#### What is expected
When you reach the line containing "grt_pass1_vias: 5718" in the data below, begin returning lines exactly as written, and stop once the line containing "placed_area_um2: 8727" has been returned.
Start of Information shown
### src/design/dbr_pkg.sv
// constants, field layouts and carrier types for the loop and brown-out register group
// Notes on behaviour
// fine step limit bounds closed-loop fine adjustment
// coarse step limit bounds closed-loop coarse adjustment
// spread generator takes step and amplitude fields
// random-interval bit picks constant or pseudo-random pacing
// closed loop reports 16-bit ratio error
// measure window is two to exponent cycles
// snapshot write refreshes values, then ready flag
// protected writes need unlock write just before
// brown-out final bit locks, cleared by non-brown-out reset
// fuse-done bit set on load, skips reload
// brown-out control: off, reset+irq, irq, reserved
// level drives threshold, hysteresis bit adds hysteresis
// software disables detector before changing level
// regulator final bit locks, cleared by power-on only
// regulator pulldown bit grounds regulator output
// config mode bit one means closed loop
// write-only and reserved bits read zero
package dbr_pkg;
	localparam logic [7:0] OFS_STEP = 8'h00;
	localparam logic [7:0] OFS_SSG = 8'h04;
	localparam logic [7:0] OFS_RATIO = 8'h08;
	localparam logic [7:0] OFS_SYNC = 8'h0C;
	localparam logic [7:0] OFS_BOD = 8'h10;
	localparam logic [7:0] OFS_VREG = 8'h14;
	localparam logic [7:0] OFS_UNLOCK = 8'h18;
	localparam logic [7:0] OFS_IRQ_STAT = 8'h1C;
	localparam logic [7:0] OFS_IRQ_CLR = 8'h20;
	localparam logic [7:0] OFS_IRQ_EN = 8'h24;
	localparam logic [7:0] UNLOCK_KEY = 8'hAA;
	localparam int UNLOCK_KEY_POS = 24;
	localparam int FINE_STEP_LIMIT_POS = 16;
	localparam int COARSE_STEP_LIMIT_POS = 0;
	localparam int SSG_STEP_POS = 16;
	localparam int SSG_AMP_POS = 8;
	localparam int SSG_RAND_POS = 1;
	localparam int SSG_EN_POS = 0;
	localparam int RATIO_ERR_POS = 16;
	localparam int RATIO_EXP_POS = 0;
	localparam int SYNC_POS = 0;
	localparam int BOD_SFV_POS = 31;
	localparam int BOD_FCD_POS = 16;
	localparam int BOD_CTRL_POS = 8;
	localparam int BOD_HYSTERESIS_ON_POS = 6;
	localparam int BOD_LEVEL_POS = 0;
	localparam int VREG_SFV_POS = 31;
	localparam int VREG_PD_POS = 30;
	localparam int IRQ_BOD_POS = 0;
	localparam int IRQ_RDY_POS = 1;
	localparam int IRQ_W = 2;
	localparam logic [1:0] BOD_OFF = 2'h0;
	localparam logic [1:0] BOD_RST_IRQ = 2'h1;
	localparam logic [1:0] BOD_IRQ_ONLY = 2'h2;
	localparam logic [7:0] SSG_CONST_INTERVAL = 8'h40;
	localparam logic [7:0] LFSR_SEED = 8'h5A;
	localparam logic [31:0] RESET_WORD = 32'h0000_0000;
	typedef struct packed {
		logic enable;
		logic random_interval_sel;
		logic [4:0] spread_step;
		logic [4:0] amplitude;
	} dbr_spread_t;
	typedef struct packed {
		logic detector_on;
		logic reset_en;
		logic irq_en;
		logic hysteresis_on;
		logic [5:0] level;
	} dbr_bod_t;
	typedef enum logic [1:0] {
		SNAP_IDLE = 2'b01,
		SNAP_WAIT = 2'b10
	} dbr_snap_state_t;
endpackage

### src/design/dbr_regs.sv
// apb register group for loop step limits, spread generator, ratio, brown-out and regulator
`timescale 1ns/1ps
module dbr_regs
	import dbr_pkg::*;
#(
	parameter int LEVEL_W = 6
) (
	input wire logic clock,
	input wire logic rst,
	input wire logic psel,
	input wire logic penable,
	input wire logic pwrite,
	input wire logic [7:0] paddr,
	input wire logic [31:0] pwdata,
	output logic [31:0] prdata,
	output logic pready,
	output logic pslverr,
	input wire logic soft_reset,
	input wire logic soft_reset_from_bod,
	input wire logic flash_cal_busy,
	input wire logic fuse_load,
	input wire logic [1:0] fuse_bod_ctrl,
	input wire logic fuse_bod_hysteresis_on,
	input wire logic [LEVEL_W-1:0] fuse_bod_level,
	input wire logic loop_mode_closed,
	input wire logic [15:0] ratio_error_in,
	input wire logic [4:0] ref_cycle_exponent_in,
	input wire logic loop_sync_done,
	input wire logic bod_trip_pin,
	output logic [8:0] fine_step_limit,
	output logic [7:0] coarse_step_limit,
	output logic step_limit_active,
	output dbr_spread_t spread_cfg,
	output logic spread_tick,
	output logic [31:0] ref_window_cycles,
	output logic loop_sync_req,
	output logic loop_ready_flag,
	output dbr_bod_t bod_cfg,
	output logic bod_reset_req,
	output logic regulator_pulldown,
	output logic irq
);
	// apb decode
	logic setup;
	logic fire;
	logic wr_fire;
	logic rd_setup;
	logic hit_step;
	logic hit_ssg;
	logic hit_ratio;
	logic hit_sync;
	logic hit_bod;
	logic hit_vreg;
	logic hit_unlock;
	logic hit_stat;
	logic hit_clr;
	logic hit_en;
	logic mapped;
	logic prot_ok;
	logic pready_q;
	logic [31:0] prdata_q;
	logic pslverr_q;
	logic unlocked_q;
	assign setup = psel & ~penable;
	assign fire = psel & penable & pready_q;
	assign wr_fire = fire & pwrite;
	assign hit_step = (paddr == OFS_STEP);
	assign hit_ssg = (paddr == OFS_SSG);
	assign hit_ratio = (paddr == OFS_RATIO);
	assign hit_sync = (paddr == OFS_SYNC);
	assign hit_bod = (paddr == OFS_BOD);
	assign hit_vreg = (paddr == OFS_VREG);
	assign hit_unlock = (paddr == OFS_UNLOCK);
	assign hit_stat = (paddr == OFS_IRQ_STAT);
	assign hit_clr = (paddr == OFS_IRQ_CLR);
	assign hit_en = (paddr == OFS_IRQ_EN);
	assign mapped = hit_step | hit_ssg | hit_ratio | hit_sync | hit_bod | hit_vreg
		| hit_unlock | hit_stat | hit_clr | hit_en;
	assign rd_setup = setup & ~pwrite;
	// only the very next access after the key write may land
	assign prot_ok = wr_fire & unlocked_q;
	logic unlock_hit;
	assign unlock_hit = wr_fire & hit_unlock
		& (pwdata[UNLOCK_KEY_POS +: 8] == UNLOCK_KEY);
	logic step_wr;
	logic ssg_wr;
	logic en_wr;
	logic clr_wr;
	assign step_wr = prot_ok & hit_step;
	assign ssg_wr = prot_ok & hit_ssg;
	assign en_wr = wr_fire & hit_en;
	assign clr_wr = wr_fire & hit_clr;

	// loop step limits and spread generator
	logic [31:0] step_q;
	logic [31:0] ssg_q;
	logic [31:0] step_d;
	logic [31:0] ssg_d;
	assign step_d = {7'h00, pwdata[FINE_STEP_LIMIT_POS +: 9], 8'h00, pwdata[COARSE_STEP_LIMIT_POS +: 8]};
	assign ssg_d = {11'h000, pwdata[SSG_STEP_POS +: 5], 3'h0, pwdata[SSG_AMP_POS +: 5],
		6'h00, pwdata[SSG_RAND_POS], pwdata[SSG_EN_POS]};

	// brown-out register
	logic bod_sfv_q;
	logic bod_fcd_q;
	logic [1:0] bod_ctrl_q;
	logic bod_hysteresis_on_q;
	logic [LEVEL_W-1:0] bod_level_q;
	logic bod_wr;
	logic fuse_apply;
	// a locked register ignores the write but the bus still completes
	assign bod_wr = prot_ok & hit_bod & ~bod_sfv_q;
	// reload skipped after a brown-out reset since the done bit survives it
	assign fuse_apply = fuse_load & ~bod_fcd_q;

	// regulator register, only power-on reset clears it
	logic vreg_sfv_q;
	logic vreg_pd_q;
	logic vreg_wr;
	assign vreg_wr = prot_ok & hit_vreg & ~vreg_sfv_q;

	// ratio snapshot
	logic [15:0] ratio_err_q;
	logic [4:0] ratio_exp_q;
	dbr_snap_state_t snap_q;
	dbr_snap_state_t snap_d;
	logic sync_wr;
	logic snap_done;
	assign sync_wr = prot_ok & hit_sync & pwdata[SYNC_POS];
	assign snap_done = (snap_q == SNAP_WAIT) & loop_sync_done;
	always_comb begin
		case (snap_q)
			SNAP_IDLE: snap_d = sync_wr ? SNAP_WAIT : SNAP_IDLE;
			SNAP_WAIT: snap_d = loop_sync_done ? SNAP_IDLE : SNAP_WAIT;
			default: snap_d = SNAP_IDLE;
		endcase
	end

	// brown-out trip pin synchroniser
	logic trip_s1_q;
	logic trip_s2_q;
	logic trip_prev_q;
	logic trip_rise;
	logic bod_active;
	assign trip_rise = trip_s2_q & ~trip_prev_q;
	assign bod_active = (bod_ctrl_q == BOD_RST_IRQ) | (bod_ctrl_q == BOD_IRQ_ONLY);

	// interrupts
	logic [IRQ_W-1:0] irq_stat_q;
	logic [IRQ_W-1:0] irq_en_q;
	logic [IRQ_W-1:0] irq_set;
	logic [IRQ_W-1:0] irq_clr;
	logic [IRQ_W-1:0] irq_stat_d;
	assign irq_set[IRQ_BOD_POS] = trip_rise & bod_active;
	assign irq_set[IRQ_RDY_POS] = snap_done;
	assign irq_clr = clr_wr ? pwdata[IRQ_W-1:0] : '0;
	// a new event in the clearing cycle stays visible
	assign irq_stat_d = (irq_stat_q & ~irq_clr) | irq_set;

	// spread interval pacing
	logic [7:0] lfsr_q;
	logic [7:0] ssg_cnt_q;
	logic [7:0] ssg_reload;
	logic ssg_hit;
	assign ssg_reload = ssg_q[SSG_RAND_POS] ? (lfsr_q | 8'h01) : SSG_CONST_INTERVAL;
	assign ssg_hit = ssg_q[SSG_EN_POS] & (ssg_cnt_q == 8'h00);

	// read mux
	logic [31:0] bod_word;
	logic [31:0] vreg_word;
	logic [31:0] ratio_word;
	logic [31:0] rd_mux;
	assign bod_word = {bod_sfv_q, 14'h0000, bod_fcd_q, 6'h00, bod_ctrl_q, 1'b0, bod_hysteresis_on_q,
		LEVEL_W'(bod_level_q)};
	assign vreg_word = {vreg_sfv_q, vreg_pd_q, 30'h0000_0000};
	assign ratio_word = {ratio_err_q, 11'h000, ratio_exp_q};
	assign rd_mux = hit_step ? step_q :
		hit_ssg ? ssg_q :
		hit_ratio ? ratio_word :
		hit_bod ? bod_word :
		hit_vreg ? vreg_word :
		hit_stat ? {30'h0000_0000, irq_stat_q} :
		hit_en ? {30'h0000_0000, irq_en_q} :
		RESET_WORD;

	always_ff @(posedge clock or posedge rst) begin
		if (rst) begin
			pready_q <= 1'b0;
			prdata_q <= 32'h0000_0000;
			pslverr_q <= 1'b0;
		end else begin
			pready_q <= setup;
			prdata_q <= rd_setup ? rd_mux : 32'h0000_0000;
			pslverr_q <= setup & ~mapped;
		end
	end

	always_ff @(posedge clock or posedge rst) begin
		if (rst) begin
			unlocked_q <= 1'b0;
		end else if (fire) begin
			unlocked_q <= unlock_hit;
		end
	end

	always_ff @(posedge clock or posedge rst) begin
		if (rst) begin
			step_q <= 32'h0000_0000;
			ssg_q <= 32'h0000_0000;
		end else if (soft_reset) begin
			step_q <= 32'h0000_0000;
			ssg_q <= 32'h0000_0000;
		end else begin
			if (step_wr) step_q <= step_d;
			if (ssg_wr) ssg_q <= ssg_d;
		end
	end

	always_ff @(posedge clock or posedge rst) begin
		if (rst) begin
			bod_sfv_q <= 1'b0;
			bod_fcd_q <= 1'b0;
			bod_ctrl_q <= 2'h0;
			bod_hysteresis_on_q <= 1'b0;
			bod_level_q <= '0;
		end else if (soft_reset & ~soft_reset_from_bod) begin
			bod_sfv_q <= 1'b0;
			bod_fcd_q <= 1'b0;
		end else if (fuse_apply) begin
			bod_ctrl_q <= fuse_bod_ctrl;
			bod_hysteresis_on_q <= fuse_bod_hysteresis_on;
			bod_level_q <= fuse_bod_level;
			bod_fcd_q <= 1'b1;
			bod_sfv_q <= 1'b0;
		end else if (flash_cal_busy) begin
			bod_sfv_q <= 1'b0;
		end else if (bod_wr) begin
			bod_sfv_q <= pwdata[BOD_SFV_POS];
			bod_fcd_q <= pwdata[BOD_FCD_POS];
			bod_ctrl_q <= pwdata[BOD_CTRL_POS +: 2];
			bod_hysteresis_on_q <= pwdata[BOD_HYSTERESIS_ON_POS];
			// level changes are taken as given; the detector should be off first
			bod_level_q <= pwdata[BOD_LEVEL_POS +: LEVEL_W];
		end
	end

	always_ff @(posedge clock or posedge rst) begin
		if (rst) begin
			vreg_sfv_q <= 1'b0;
			vreg_pd_q <= 1'b0;
		end else if (vreg_wr) begin
			vreg_sfv_q <= pwdata[VREG_SFV_POS];
			vreg_pd_q <= pwdata[VREG_PD_POS];
		end
	end

	always_ff @(posedge clock or posedge rst) begin
		if (rst) begin
			snap_q <= SNAP_IDLE;
			ratio_err_q <= 16'h0000;
			ratio_exp_q <= 5'h00;
		end else begin
			snap_q <= snap_d;
			if (snap_done) begin
				// ratio error only meaningful in closed loop
				ratio_err_q <= loop_mode_closed ? ratio_error_in : 16'h0000;
				ratio_exp_q <= ref_cycle_exponent_in;
			end
		end
	end

	always_ff @(posedge clock or posedge rst) begin
		if (rst) begin
			trip_s1_q <= 1'b0;
			trip_s2_q <= 1'b0;
			trip_prev_q <= 1'b0;
		end else begin
			trip_s1_q <= bod_trip_pin;
			trip_s2_q <= trip_s1_q;
			trip_prev_q <= trip_s2_q;
		end
	end

	always_ff @(posedge clock or posedge rst) begin
		if (rst) begin
			irq_stat_q <= '0;
			irq_en_q <= '0;
		end else begin
			irq_stat_q <= irq_stat_d;
			if (en_wr) irq_en_q <= pwdata[IRQ_W-1:0];
		end
	end

	always_ff @(posedge clock or posedge rst) begin
		if (rst) begin
			lfsr_q <= LFSR_SEED;
			ssg_cnt_q <= 8'h00;
		end else begin
			lfsr_q <= {lfsr_q[6:0], lfsr_q[7] ^ lfsr_q[5] ^ lfsr_q[4] ^ lfsr_q[3]};
			if (~ssg_q[SSG_EN_POS]) ssg_cnt_q <= 8'h00;
			else if (ssg_hit) ssg_cnt_q <= ssg_reload;
			else ssg_cnt_q <= ssg_cnt_q - 8'h01;
		end
	end

	// registered outputs
	always_ff @(posedge clock or posedge rst) begin
		if (rst) begin
			fine_step_limit <= 9'h000;
			coarse_step_limit <= 8'h00;
			step_limit_active <= 1'b0;
			spread_cfg <= '0;
			spread_tick <= 1'b0;
			ref_window_cycles <= 32'h0000_0001;
			loop_sync_req <= 1'b0;
			loop_ready_flag <= 1'b0;
			bod_cfg <= '0;
			bod_reset_req <= 1'b0;
			regulator_pulldown <= 1'b0;
			irq <= 1'b0;
		end else begin
			fine_step_limit <= step_q[FINE_STEP_LIMIT_POS +: 9];
			coarse_step_limit <= step_q[COARSE_STEP_LIMIT_POS +: 8];
			step_limit_active <= loop_mode_closed;
			spread_cfg.enable <= ssg_q[SSG_EN_POS];
			spread_cfg.random_interval_sel <= ssg_q[SSG_RAND_POS];
			spread_cfg.spread_step <= ssg_q[SSG_STEP_POS +: 5];
			spread_cfg.amplitude <= ssg_q[SSG_AMP_POS +: 5];
			spread_tick <= ssg_hit;
			ref_window_cycles <= 32'h0000_0001 << ratio_exp_q;
			loop_sync_req <= sync_wr;
			if (sync_wr) loop_ready_flag <= 1'b0;
			else if (snap_done) loop_ready_flag <= 1'b1;
			bod_cfg.detector_on <= bod_active;
			bod_cfg.reset_en <= (bod_ctrl_q == BOD_RST_IRQ);
			bod_cfg.irq_en <= bod_active & irq_en_q[IRQ_BOD_POS];
			bod_cfg.hysteresis_on <= bod_hysteresis_on_q;
			bod_cfg.level <= 6'(bod_level_q);
			bod_reset_req <= (bod_ctrl_q == BOD_RST_IRQ) & trip_s2_q;
			regulator_pulldown <= vreg_pd_q;
			irq <= |(irq_stat_d & irq_en_q);
		end
	end

	assign prdata = prdata_q;
	assign pready = pready_q;
	assign pslverr = pslverr_q;
endmodule // dbr_regs

### config.mk
export PLATFORM = sky130hd
export DESIGN_NAME = dbr_regs
export DESIGN_NICKNAME = d
export VERILOG_FILES = /design/src/design/dbr_pkg.sv /design/src/design/dbr_regs.sv
export SDC_FILE = /design/constraint.sdc
export NUM_CORES = 1
export LEC_CHECK = 0
export ABC_AREA = 1
export BUFFER_PORTS_ARGS = -buffer_cell sky130_fd_sc_hd__buf_2
export CAP_MARGIN = 20
export CORE_UTILIZATION = 44
export CTS_CLUSTER_SIZE = 8
export DETAILED_ROUTE_END_ITERATION = 12
export PLACE_DENSITY = 0.71
export SLEW_MARGIN = 20
export SYNTH_ARGS = -nofsm -noshare
export SYNTH_HDL_FRONTEND = slang
export SYNTH_SLANG_ARGS = --single-unit
### constraint.sdc
create_clock -name clock -period 6.8 [get_ports clock]
set_input_delay 1.02 -clock clock [delete_from_list [all_inputs] [get_ports clock]]
set_output_delay 1.02 -clock clock [all_outputs]
set_load 0.05 [all_outputs]
== After elaboration in Yosys (flattened, before gate mapping) ==
Index checks and enable logic that the tools add are counted.

* Register bits: 236
* Output and inout bits: 112
* Word-level logic and storage cells: 163
* Bits of input ports: 82

* Bitwise operators: 53
* Eq/ne operators: 16
* Shifts and indexed selects: 1
* Reduce and logical (&&, ||, !) cells: 11
* Muxes and demuxes: 39
* Add/sub/neg operators: 1

{| class="wikitable"
|+ Operators by type and width
! cell !! count
|-
| 2-to-1 mux 32 bit || 10
|-
| == test 8 x 5 -> 1 bit, second input constant || 4
|-
| << shifter 1 x 5 -> 32 bit, first input constant || 1
|-
| bitwise AND 1 bit || 27
|-
| 2-to-1 mux 8 bit || 3
|-
| 2-to-1 mux 6 bit || 3
|-
| == test 8 x 4 -> 1 bit, second input constant || 2
|-
| == test 8 x 6 -> 1 bit, second input constant || 2
|-
| logical NOT 8 bit || 2
|-
| 2-to-1 mux 16 bit || 1
|-
| 2-to-1 mux 2 bit || 8
|-
| 2-to-1 mux 1 bit || 13
|-
| OR 1 bit || 10
|-
| inverter 1 bit || 9
|-
| == test 8 x 3 -> 1 bit, second input constant || 1
|-
| == test 8 bit, second input constant || 1
|-
| nonzero test 2 bit || 4
|-
| subtractor 8 x 1 -> 8 bit, second input constant || 1
|-
| bitwise AND 2 bit || 2
|-
| == test 2 x 1 -> 1 bit, second input constant || 2
|-
| == test 2 bit, second input constant || 2
|-
| one-hot mux 2 bit (2 select lines) || 1
|-
| nonzero test 4 bit || 1
|-
| != test 3 x 1 -> 1 bit, second input constant || 1
|-
| other kinds (8) || 10
|}

== Depth between registers and ports, before layout ==
* Depth after elaboration: 12
* Mapped depth: 9
* Mapped depth without buffers: 9

== Worst setup path after synthesis ==
OpenSTA, ideal clock, no wires.

* Kind: input to register
* From: input penable
* To: register ssg_q[1]
* Slack: 4708 ps
* Stages: 8
* Required time: 6683 ps
* Buffers on the path: 1
* Setup time: 117 ps
* Arrival time: 1975 ps
* Cells stage by stage: nand3_1 -> nor2_2 -> nand2_1 -> nor2_8 -> nor2_4 -> buf_6 -> nand2_1 -> nand2_1

* Longest elaborated chain between the ends: 6

{| class="wikitable"
|+ RTL lines
! what !! line !! text
|-
| from (decl) || dbr_regs.sv:11 || <nowiki>input wire logic penable,</nowiki>
|-
| bitwise AND 1 bit (2 in series) || dbr_regs.sv:65 || <nowiki>assign fire = psel & penable & pready_q;</nowiki>
|-
| bitwise AND 1 bit || dbr_regs.sv:66 || <nowiki>assign wr_fire = fire & pwrite;</nowiki>
|-
| bitwise AND 1 bit || dbr_regs.sv:81 || <nowiki>assign prot_ok = wr_fire & unlocked_q;</nowiki>
|-
| bitwise AND 1 bit || dbr_regs.sv:90 || <nowiki>assign ssg_wr = prot_ok & hit_ssg;</nowiki>
|-
| nonzero test 2 bit (no line) || -- ||
|-
| to (signal assigned) || dbr_regs.sv:215 || <nowiki>if (ssg_wr) ssg_q <= ssg_d;</nowiki>
|-
| to (decl) || dbr_regs.sv:96 || <nowiki>logic [31:0] ssg_q;</nowiki>
|}

Every way passes these cells.
A chain may end at the register's enable or synchronous reset.

== Final worst setup path ==
* From: input paddr[7]
* To: register bod_ctrl_q[1]

* Longest elaborated chain between the ends: 5

{| class="wikitable"
|+ RTL lines
! what !! line !! text
|-
| from (decl) || dbr_regs.sv:13 || <nowiki>input wire logic [7:0] paddr,</nowiki>
|-
| == test 8 x 5 -> 1 bit || dbr_regs.sv:71 || <nowiki>assign hit_bod = (paddr == OFS_BOD);</nowiki>
|-
| bitwise AND 1 bit (2 in series) || dbr_regs.sv:112 || <nowiki>assign bod_wr = prot_ok & hit_bod & ~bod_sfv_q;</nowiki>
|-
| nonzero test 2 bit (no line) || -- ||
|-
| AND reduction 3 bit (no line) || -- ||
|-
| to (signal assigned) || dbr_regs.sv:230 || <nowiki>bod_ctrl_q <= fuse_bod_ctrl;</nowiki>
|-
| to (signal assigned) || dbr_regs.sv:240 || <nowiki>bod_ctrl_q <= pwdata[BOD_CTRL_POS +: 2];</nowiki>
|-
| to (decl) || dbr_regs.sv:106 || <nowiki>logic [1:0] bod_ctrl_q;</nowiki>
|}

Every way passes these cells.

==> metrics.yaml <==
status:
  outcome: "completed"
floorplan:
  initial_utilization_pct: 45.55
  dieArea_um2: 17880
  die_h_um: 133.7
  die_w_um: 133.7
  io_pins: 194
  core_um2: 16760
  core.rowCount: 47
pwr:
  switchingPower_uw: 744.9
  powerDensity_nw_per_um2: 279.9
  power_frac_comb_pct: 13.1
  power_uw: 2604
  clkPwrFrac_pct: 37.6
  internal_power_uw: 1859
  power.share.switching_pct: 28.60
  power_leakage_uw: 0.004996
  ir_drop_mv: 0.1889
  seqPwrFrac_pct: 49.3
worst_setup_path:
  rrSetupSlack_ns: 4.74
  worst-endpoint-required_ns: 7.12
  r2r-start: "pready"
  crit_path_max_incr_delay_ns: 0.49
  critPathArrivalTime_ns: 2.95
  crit_slowest_cell: "nor2_2"
  worstPathMaxFanout: 13
  cp_num_buf_inv: 1
  path_class: "primary input to register"
  worstPathCellList: "buf_2, nor2_4, nand2_1, nor2_2, nand3_1, nand2_1, nand3_2, nand2_1, nand2_1"
  cp_common_cell: "nand2_1"
  r2r_cells: 7
  r2r-end: "step_q[7]"
  path_delay_family: "simple AND/OR/NAND/NOR gates"
  start_kind: "primary input"
  endpoint_kind: "register"
synthesis:
  ys_seq_elements: 198
  async_flop_share_pct: 100.0
  netlist_instances: 775
  syn_area_um2: 7635
  ys.flop_type: "dfrtp_1"
  yosysTopAreaCell: "dfrtp_1"
  synth.top_cells.by_area: "dfrtp_1 63%, nand2_1 11%, nor2_1 3.4%"
  syn_area_per_cell_um2: 9.851
  synth_seq_area_share_pct: 65.00
  synth_warnings: 0
  synth_edf_count: 0
  yosysTopAreaCellShare_pct: 62.93
  netlist-cell-type-count: 37
grt:
  grt_antenna_before_repair: 0
  grt_pass1_wl_um: 30020
  grt_usage_pct: 22.16
  grt_max_degree: 142
  overflow: 0
  grt_pass1_vias: 5718
layout:
  final_net_count: 1041
  final_area_um2: 9304
  drive_above_1_share_pct: 26.03
  final-seq-area_um2: 4962
  nFillCells: 1486
  antenna_cells: 0
  multi_input_area_um2: 2307
  syn_to_final_growth_pct: 21.86
clock_tree:
  clock_latency_ns: 0.43
  cts_tree: "built"
  root_buffer: "clkbuf_16"
  cts_hold_buffers: 0
  path_clk_slew_ns: 0.07
  cts-buffers-inserted: 17
  cts_repair_resize_count: 0
  cts.htree.levels: 4
  postCtsSetupBuffers: 0
  cts_sinks: 198
  ctsLongestPathBuffers: 2
detailed_routing:
  dr.first_iter.drc_count: 364
  drt_first_pass_iters: 7
  vias: 5978
  drt_drc_violations_left: 0
  routed_via_density: 5.032
  wl_um: 18840
  postRouteAntennaNets: 0
  wl_per_cell_um: 15.86
sta:
  fin_setup_tns_ns: 0
  hold_viol_final: 0
  worstMarginPinSlew_ns: 0.9766
  timing.fmax_mhz: 379.7
  slew_headroom_pct: 34.83
  setup_viol: 0
  period_share_pct: 38.73
  drv_slew: 0
  worst_hold_slack_ns: 0.3430
  min_period_ns: 2.633
  rsz0062_at_grt: "no"
  layout_setup_ws_ns: 4.167
  fin_skew_ns: 0.01073
job:
  maxCapViolations: 0
worst_hold_path:
  holdCritStartpoint: "lfsr_q[0]"
  holdPathEnd: "lfsr_q[1]"
  whs_path_depth: 0
  hp-class: "register to register"
place:
  place_ws_ns: 3.704
  placed_area_um2: 8727
  dp_hpwl_um: 12970
  gp_congestion: 0.8689
  portBuffers: 187
through the flow:
step	instances	util, %
5_1_grt	1188	55.51
4_1_cts	1188	55.51
3_5_place_dp	1156	52.07
3_3_place_gp	1156	52.07
2_1_floorplan	777	-
6_report	1188	55.51
Yosys cell counts, types with 3 or more instances:
cell	number
nand3_1	37
nand4_1	24
nand2_1	223
xnor2_1	3
nor3_1	9
o21ai_1	4
buf_4	6
clkinv_1	5
a31oi_1	3
clkbuf_1	19
o21ai_0	46
dfstp_2	6
a21oi_1	34
o21ai_2	4
inv_1	47
nor2_4	3
ha_1	4
nor2_1	70
xor2_1	5
buf_2	5
dfrtp_1	192
nor2_2	4
final cells by class:
type / count / share of cell area (%)
inverter: 55 / 2.327
multi-input combinational: 492 / 24.80
tap: 220 / 2.959
timing repair buffer: 191 / 10.38
sequential: 198 / 53.34
clock buffer: 20 / 4.909
clock inverter: 12 / 1.291
flip-flops by register name (all words and copies together), names as in the netlist, 5 cells and up:
register           cells
ratio_err_q           16
prdata                29
spread_cfg            12
bod_level_q            6
ratio_exp_q            5
ssg_cnt_q              8
step_q                17
ssg_q                 12
lfsr_q                 8
coarse_step_limit      8
ref_window_cycles     32
bod_cfg               10
fine_step_limit        9
power groups by stage:
stage	logic, uW	clock network [uW]	registers (uW)
finish	341	979	1280
global route	373	1050	1290
CTS	343	995	1290
detailed placement	341	0	1310
global placement	337	0	1310
floorplan	136	0	1410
End of Information shown
#### Output of the task
  grt_pass1_vias: 5718
layout:
  final_net_count: 1041
  final_area_um2: 9304
  drive_above_1_share_pct: 26.03
  final-seq-area_um2: 4962
  nFillCells: 1486
  antenna_cells: 0
  multi_input_area_um2: 2307
  syn_to_final_growth_pct: 21.86
clock_tree:
  clock_latency_ns: 0.43
  cts_tree: "built"
  root_buffer: "clkbuf_16"
  cts_hold_buffers: 0
  path_clk_slew_ns: 0.07
  cts-buffers-inserted: 17
  cts_repair_resize_count: 0
  cts.htree.levels: 4
  postCtsSetupBuffers: 0
  cts_sinks: 198
  ctsLongestPathBuffers: 2
detailed_routing:
  dr.first_iter.drc_count: 364
  drt_first_pass_iters: 7
  vias: 5978
  drt_drc_violations_left: 0
  routed_via_density: 5.032
  wl_um: 18840
  postRouteAntennaNets: 0
  wl_per_cell_um: 15.86
sta:
  fin_setup_tns_ns: 0
  hold_viol_final: 0
  worstMarginPinSlew_ns: 0.9766
  timing.fmax_mhz: 379.7
  slew_headroom_pct: 34.83
  setup_viol: 0
  period_share_pct: 38.73
  drv_slew: 0
  worst_hold_slack_ns: 0.3430
  min_period_ns: 2.633
  rsz0062_at_grt: "no"
  layout_setup_ws_ns: 4.167
  fin_skew_ns: 0.01073
job:
  maxCapViolations: 0
worst_hold_path:
  holdCritStartpoint: "lfsr_q[0]"
  holdPathEnd: "lfsr_q[1]"
  whs_path_depth: 0
  hp-class: "register to register"
place:
  place_ws_ns: 3.704
  placed_area_um2: 8727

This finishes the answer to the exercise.